» Work required:
On how many lines of these entries does the word "global" occur? State the number alone.

» Extracted data:
□ □ □
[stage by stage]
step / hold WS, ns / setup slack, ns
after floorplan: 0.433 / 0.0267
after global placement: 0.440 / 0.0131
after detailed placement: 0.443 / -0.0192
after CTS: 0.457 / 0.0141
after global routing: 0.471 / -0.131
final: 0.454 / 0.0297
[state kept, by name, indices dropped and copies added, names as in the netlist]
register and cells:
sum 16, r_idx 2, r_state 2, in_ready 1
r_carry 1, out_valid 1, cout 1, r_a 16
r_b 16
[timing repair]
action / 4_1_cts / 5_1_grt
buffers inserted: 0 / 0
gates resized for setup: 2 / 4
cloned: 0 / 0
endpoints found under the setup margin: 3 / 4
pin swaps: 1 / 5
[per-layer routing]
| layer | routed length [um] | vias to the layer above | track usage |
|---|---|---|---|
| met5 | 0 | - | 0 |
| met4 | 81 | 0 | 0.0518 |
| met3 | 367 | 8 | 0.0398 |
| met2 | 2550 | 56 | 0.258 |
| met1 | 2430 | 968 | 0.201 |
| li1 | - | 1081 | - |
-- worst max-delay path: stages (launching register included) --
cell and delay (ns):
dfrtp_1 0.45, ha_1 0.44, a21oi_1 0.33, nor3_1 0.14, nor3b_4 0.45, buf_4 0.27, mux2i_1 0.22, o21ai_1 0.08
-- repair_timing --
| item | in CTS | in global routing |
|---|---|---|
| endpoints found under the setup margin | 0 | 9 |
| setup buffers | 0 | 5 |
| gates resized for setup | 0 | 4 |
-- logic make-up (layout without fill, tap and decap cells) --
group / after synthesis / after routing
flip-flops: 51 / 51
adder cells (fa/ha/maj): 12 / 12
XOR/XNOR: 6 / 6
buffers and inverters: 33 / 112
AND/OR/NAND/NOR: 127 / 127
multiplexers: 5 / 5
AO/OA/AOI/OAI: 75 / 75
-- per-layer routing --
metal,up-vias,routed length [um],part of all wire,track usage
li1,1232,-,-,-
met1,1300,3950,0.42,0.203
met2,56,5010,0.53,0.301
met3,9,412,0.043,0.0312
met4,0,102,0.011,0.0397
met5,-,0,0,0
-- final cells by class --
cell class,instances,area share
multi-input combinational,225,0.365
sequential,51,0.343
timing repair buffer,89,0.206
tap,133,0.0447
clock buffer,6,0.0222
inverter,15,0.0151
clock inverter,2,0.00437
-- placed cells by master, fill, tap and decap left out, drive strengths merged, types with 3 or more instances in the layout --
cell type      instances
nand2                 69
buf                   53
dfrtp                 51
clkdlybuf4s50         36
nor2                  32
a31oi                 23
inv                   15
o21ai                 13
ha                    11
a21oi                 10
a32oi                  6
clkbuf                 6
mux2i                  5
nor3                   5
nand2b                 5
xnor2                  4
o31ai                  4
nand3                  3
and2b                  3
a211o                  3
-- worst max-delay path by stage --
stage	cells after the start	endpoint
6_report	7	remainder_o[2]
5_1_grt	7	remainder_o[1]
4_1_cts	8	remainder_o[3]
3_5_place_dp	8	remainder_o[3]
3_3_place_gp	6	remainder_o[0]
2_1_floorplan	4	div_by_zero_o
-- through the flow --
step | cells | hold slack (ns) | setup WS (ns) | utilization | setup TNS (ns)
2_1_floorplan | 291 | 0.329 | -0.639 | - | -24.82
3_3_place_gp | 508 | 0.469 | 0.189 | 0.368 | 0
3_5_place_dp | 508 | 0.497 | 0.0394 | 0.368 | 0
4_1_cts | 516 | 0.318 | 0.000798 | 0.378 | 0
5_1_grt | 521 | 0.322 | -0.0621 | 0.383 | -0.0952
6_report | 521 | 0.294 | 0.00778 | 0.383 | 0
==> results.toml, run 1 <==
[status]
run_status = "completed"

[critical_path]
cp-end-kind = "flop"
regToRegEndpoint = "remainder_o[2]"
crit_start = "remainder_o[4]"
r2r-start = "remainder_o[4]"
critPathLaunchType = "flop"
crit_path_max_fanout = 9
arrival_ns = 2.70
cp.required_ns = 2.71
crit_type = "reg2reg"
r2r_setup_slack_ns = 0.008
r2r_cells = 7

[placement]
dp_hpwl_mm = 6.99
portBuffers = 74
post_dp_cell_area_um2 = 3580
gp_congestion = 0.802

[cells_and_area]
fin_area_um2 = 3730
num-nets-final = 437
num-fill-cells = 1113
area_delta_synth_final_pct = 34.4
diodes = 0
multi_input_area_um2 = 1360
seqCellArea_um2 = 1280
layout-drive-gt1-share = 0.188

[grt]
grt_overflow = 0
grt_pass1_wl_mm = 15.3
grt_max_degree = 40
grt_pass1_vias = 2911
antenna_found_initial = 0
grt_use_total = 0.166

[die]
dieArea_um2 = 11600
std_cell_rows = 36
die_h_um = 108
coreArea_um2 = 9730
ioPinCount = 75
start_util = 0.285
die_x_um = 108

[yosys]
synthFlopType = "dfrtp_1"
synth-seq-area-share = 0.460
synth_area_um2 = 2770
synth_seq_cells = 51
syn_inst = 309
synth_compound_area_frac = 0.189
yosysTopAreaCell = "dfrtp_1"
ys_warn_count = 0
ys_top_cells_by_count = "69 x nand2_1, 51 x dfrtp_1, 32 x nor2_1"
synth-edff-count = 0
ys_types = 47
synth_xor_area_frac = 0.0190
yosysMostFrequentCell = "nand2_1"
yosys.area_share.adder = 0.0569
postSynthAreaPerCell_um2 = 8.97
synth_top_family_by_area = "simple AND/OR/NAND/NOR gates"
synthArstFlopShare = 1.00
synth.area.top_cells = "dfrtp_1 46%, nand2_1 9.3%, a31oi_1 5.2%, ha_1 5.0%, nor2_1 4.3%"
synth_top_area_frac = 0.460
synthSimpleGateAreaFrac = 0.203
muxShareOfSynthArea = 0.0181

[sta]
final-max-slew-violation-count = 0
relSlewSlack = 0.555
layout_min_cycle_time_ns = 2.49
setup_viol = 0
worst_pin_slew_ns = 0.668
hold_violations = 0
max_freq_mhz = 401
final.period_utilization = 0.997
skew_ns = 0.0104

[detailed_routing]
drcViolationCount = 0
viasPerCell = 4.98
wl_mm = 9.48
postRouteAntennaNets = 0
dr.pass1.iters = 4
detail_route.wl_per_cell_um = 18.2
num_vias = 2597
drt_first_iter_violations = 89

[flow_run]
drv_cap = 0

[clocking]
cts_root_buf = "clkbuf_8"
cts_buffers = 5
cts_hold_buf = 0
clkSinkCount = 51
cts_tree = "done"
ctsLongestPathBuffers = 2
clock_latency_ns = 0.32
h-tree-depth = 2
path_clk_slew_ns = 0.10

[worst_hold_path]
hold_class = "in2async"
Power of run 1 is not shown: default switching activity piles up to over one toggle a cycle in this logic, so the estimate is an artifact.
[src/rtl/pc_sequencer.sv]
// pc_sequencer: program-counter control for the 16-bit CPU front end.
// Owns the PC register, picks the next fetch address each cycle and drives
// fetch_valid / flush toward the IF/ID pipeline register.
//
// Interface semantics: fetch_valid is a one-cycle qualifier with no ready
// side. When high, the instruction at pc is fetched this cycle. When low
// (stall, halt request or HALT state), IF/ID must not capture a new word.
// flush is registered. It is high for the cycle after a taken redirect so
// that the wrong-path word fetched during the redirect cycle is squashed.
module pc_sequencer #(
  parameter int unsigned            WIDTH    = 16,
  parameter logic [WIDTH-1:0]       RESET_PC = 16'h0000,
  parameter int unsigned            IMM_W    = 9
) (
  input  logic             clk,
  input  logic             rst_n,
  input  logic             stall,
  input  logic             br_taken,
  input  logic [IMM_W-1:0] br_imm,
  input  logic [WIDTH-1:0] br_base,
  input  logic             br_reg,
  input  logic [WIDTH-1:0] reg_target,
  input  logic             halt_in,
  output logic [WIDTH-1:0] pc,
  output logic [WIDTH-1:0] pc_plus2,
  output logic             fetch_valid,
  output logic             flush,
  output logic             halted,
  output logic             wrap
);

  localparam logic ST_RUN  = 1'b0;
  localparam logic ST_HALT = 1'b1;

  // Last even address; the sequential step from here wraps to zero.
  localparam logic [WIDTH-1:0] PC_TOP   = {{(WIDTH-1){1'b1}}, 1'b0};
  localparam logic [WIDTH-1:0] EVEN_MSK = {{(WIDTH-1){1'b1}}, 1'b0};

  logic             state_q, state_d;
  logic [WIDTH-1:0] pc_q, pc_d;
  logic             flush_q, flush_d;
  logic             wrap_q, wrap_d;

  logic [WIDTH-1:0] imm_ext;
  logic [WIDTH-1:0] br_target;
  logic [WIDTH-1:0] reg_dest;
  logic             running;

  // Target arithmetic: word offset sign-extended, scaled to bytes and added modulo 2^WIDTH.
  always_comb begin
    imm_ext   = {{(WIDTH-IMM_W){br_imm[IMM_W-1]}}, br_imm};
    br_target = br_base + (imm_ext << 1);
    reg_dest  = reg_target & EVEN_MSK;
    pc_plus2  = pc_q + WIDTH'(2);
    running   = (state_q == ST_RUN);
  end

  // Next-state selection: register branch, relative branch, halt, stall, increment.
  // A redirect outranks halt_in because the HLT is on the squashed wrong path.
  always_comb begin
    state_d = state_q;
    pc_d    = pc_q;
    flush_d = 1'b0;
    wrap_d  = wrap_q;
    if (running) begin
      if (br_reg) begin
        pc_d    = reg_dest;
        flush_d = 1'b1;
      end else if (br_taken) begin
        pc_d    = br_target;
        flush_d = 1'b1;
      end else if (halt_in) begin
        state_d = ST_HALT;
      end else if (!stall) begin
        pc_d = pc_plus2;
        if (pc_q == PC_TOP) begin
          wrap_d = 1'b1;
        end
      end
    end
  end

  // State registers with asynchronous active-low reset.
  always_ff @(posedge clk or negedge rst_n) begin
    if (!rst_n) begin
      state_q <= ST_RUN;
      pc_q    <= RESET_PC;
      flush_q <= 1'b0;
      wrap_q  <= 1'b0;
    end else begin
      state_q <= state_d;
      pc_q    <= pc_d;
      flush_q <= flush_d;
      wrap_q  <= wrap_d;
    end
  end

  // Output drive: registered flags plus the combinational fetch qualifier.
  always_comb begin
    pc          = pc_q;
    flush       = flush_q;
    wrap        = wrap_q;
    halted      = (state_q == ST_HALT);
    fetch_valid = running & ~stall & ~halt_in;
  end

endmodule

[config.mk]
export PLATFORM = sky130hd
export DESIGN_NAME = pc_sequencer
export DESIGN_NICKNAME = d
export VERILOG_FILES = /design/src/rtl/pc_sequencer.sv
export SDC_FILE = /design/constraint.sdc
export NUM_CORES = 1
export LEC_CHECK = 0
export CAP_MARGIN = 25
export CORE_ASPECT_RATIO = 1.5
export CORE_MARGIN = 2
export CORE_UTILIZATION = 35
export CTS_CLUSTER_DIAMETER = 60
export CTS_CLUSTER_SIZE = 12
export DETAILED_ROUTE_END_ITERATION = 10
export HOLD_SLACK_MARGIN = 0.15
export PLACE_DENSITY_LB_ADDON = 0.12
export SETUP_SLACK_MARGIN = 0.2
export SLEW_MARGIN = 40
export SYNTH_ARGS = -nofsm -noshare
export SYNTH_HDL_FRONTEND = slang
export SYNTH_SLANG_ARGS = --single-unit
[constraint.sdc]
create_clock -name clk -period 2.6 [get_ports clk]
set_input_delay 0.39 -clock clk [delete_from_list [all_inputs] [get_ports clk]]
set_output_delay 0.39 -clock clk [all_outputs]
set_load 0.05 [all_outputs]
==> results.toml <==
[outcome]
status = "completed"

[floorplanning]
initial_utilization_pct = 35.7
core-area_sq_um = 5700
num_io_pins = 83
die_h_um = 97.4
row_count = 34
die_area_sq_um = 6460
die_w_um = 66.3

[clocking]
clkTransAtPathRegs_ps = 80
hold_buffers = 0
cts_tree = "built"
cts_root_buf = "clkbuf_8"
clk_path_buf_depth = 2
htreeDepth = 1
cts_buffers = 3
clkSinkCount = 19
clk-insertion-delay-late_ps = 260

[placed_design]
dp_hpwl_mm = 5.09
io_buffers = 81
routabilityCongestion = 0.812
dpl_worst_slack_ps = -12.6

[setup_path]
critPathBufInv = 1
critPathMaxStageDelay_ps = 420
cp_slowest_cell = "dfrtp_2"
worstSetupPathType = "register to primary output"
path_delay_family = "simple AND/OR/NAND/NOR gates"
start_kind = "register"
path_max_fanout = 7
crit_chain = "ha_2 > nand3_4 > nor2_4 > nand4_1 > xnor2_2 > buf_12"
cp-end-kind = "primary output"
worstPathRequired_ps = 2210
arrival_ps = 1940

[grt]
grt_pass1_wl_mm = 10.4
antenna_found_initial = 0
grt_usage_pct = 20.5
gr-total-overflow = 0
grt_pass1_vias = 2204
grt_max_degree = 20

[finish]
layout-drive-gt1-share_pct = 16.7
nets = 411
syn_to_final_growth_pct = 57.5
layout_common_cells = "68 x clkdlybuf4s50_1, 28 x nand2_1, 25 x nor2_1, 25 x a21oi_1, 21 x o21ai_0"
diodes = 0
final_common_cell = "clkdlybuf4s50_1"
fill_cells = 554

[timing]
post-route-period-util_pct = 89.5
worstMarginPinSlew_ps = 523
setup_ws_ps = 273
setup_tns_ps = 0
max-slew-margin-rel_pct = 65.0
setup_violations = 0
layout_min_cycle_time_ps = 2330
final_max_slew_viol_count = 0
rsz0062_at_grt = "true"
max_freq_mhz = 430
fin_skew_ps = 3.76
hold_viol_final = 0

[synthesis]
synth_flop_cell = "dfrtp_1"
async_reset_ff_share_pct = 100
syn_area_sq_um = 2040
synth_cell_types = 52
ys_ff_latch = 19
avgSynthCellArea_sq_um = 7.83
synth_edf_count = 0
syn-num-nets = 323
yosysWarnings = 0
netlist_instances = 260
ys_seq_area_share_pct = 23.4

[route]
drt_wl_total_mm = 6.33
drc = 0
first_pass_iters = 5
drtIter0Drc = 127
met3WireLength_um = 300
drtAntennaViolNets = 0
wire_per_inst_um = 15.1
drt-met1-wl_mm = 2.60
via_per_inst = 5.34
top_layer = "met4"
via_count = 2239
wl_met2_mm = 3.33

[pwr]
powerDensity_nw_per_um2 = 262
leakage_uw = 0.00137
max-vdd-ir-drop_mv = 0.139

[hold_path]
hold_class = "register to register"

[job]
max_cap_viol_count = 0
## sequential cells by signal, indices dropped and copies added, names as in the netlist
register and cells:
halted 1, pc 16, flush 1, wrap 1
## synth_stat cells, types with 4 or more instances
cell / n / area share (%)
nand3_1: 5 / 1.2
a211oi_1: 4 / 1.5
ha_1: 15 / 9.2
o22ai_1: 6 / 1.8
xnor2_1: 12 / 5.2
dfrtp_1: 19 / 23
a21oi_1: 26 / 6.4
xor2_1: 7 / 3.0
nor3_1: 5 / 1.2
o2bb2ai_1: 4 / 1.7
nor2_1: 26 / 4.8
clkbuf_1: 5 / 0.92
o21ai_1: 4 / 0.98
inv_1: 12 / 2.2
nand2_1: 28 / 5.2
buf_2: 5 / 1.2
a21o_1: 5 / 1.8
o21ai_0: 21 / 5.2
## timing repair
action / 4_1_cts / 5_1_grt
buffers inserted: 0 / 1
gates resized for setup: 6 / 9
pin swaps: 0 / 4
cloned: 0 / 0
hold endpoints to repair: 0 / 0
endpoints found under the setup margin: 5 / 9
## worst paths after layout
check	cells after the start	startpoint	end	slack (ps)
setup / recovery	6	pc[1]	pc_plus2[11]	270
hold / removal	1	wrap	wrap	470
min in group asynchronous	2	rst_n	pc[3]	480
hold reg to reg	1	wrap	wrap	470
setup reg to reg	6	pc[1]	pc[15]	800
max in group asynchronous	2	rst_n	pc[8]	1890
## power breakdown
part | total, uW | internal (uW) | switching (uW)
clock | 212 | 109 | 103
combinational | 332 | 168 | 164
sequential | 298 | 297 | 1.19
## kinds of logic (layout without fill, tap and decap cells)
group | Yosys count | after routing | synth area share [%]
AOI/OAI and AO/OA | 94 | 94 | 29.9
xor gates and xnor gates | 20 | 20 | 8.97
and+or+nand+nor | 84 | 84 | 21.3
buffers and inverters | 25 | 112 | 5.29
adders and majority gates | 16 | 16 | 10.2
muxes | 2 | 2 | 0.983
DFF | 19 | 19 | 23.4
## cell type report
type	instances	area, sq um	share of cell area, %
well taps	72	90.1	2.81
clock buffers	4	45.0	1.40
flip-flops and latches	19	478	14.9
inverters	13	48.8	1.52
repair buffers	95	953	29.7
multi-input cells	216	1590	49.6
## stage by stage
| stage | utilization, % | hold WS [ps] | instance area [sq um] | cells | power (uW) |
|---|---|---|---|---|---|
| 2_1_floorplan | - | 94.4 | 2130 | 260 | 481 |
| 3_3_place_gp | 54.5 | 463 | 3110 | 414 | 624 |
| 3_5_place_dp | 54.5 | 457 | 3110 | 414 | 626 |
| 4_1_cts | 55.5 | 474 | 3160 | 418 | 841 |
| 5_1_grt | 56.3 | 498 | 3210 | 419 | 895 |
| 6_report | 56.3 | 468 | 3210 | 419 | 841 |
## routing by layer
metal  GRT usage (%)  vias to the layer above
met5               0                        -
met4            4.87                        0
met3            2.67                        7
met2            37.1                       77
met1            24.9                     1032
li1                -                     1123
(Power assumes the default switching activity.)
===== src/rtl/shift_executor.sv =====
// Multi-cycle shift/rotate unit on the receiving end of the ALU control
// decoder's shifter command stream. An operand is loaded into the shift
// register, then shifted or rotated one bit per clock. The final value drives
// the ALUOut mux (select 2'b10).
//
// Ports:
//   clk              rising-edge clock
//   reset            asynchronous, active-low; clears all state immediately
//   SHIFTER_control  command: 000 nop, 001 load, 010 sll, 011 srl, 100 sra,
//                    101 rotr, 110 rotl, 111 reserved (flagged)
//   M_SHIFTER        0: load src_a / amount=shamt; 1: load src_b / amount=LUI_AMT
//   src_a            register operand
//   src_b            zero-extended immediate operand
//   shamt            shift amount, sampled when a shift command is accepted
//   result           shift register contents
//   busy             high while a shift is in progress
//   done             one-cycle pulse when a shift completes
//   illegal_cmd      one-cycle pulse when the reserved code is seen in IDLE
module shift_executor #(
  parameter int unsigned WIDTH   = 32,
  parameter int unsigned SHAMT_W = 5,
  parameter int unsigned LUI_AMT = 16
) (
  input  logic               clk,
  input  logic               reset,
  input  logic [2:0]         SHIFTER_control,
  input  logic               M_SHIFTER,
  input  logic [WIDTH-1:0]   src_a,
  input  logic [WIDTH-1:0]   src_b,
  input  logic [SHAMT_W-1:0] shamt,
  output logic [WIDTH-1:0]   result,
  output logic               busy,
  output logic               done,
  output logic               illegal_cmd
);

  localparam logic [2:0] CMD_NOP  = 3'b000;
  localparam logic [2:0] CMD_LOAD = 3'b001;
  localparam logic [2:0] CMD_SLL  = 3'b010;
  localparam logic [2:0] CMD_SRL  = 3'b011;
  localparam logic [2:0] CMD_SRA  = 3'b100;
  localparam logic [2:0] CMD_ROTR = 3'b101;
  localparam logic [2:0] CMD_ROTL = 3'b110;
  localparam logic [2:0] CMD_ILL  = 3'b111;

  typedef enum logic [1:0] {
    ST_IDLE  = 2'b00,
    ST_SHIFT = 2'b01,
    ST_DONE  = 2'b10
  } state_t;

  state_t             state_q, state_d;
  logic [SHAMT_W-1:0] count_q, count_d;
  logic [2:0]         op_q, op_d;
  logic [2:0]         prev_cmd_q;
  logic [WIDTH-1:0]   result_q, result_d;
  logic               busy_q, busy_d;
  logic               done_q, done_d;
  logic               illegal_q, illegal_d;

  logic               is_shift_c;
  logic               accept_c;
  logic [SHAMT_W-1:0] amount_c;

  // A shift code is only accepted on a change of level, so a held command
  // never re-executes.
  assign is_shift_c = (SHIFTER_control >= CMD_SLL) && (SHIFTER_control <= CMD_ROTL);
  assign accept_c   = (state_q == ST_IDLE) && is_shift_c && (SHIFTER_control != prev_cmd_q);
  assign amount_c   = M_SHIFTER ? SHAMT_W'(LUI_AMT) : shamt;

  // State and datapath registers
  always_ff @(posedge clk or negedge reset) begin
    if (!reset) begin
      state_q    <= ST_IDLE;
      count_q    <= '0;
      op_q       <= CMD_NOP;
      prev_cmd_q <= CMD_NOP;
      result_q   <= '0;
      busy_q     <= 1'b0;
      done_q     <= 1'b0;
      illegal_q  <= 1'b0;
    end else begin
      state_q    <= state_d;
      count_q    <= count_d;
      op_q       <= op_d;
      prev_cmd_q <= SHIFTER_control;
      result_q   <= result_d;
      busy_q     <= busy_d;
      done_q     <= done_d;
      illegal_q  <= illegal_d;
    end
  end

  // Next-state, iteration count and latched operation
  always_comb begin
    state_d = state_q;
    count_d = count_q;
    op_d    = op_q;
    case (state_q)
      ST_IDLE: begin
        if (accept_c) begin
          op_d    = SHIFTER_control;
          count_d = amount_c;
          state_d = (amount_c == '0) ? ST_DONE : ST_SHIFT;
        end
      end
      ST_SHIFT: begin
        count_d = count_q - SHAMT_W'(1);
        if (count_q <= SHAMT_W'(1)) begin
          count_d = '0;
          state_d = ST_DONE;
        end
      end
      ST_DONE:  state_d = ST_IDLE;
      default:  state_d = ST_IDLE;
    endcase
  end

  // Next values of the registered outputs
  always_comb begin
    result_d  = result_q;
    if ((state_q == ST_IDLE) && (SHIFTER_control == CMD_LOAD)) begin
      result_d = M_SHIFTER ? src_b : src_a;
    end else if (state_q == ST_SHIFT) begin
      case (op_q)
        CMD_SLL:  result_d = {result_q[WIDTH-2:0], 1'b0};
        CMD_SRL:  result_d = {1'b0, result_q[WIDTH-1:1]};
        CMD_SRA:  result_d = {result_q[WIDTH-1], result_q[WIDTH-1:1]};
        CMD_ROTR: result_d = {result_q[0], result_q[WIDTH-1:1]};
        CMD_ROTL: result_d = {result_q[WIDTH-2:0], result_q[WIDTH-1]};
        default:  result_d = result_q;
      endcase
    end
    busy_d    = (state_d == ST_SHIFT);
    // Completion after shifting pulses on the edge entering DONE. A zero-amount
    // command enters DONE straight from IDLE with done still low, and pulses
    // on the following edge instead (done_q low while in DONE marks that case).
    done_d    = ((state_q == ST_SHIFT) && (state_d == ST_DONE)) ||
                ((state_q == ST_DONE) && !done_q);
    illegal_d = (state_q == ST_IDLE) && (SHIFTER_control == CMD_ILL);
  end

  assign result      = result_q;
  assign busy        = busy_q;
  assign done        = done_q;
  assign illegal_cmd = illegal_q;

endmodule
□ □ □
» Response box:
3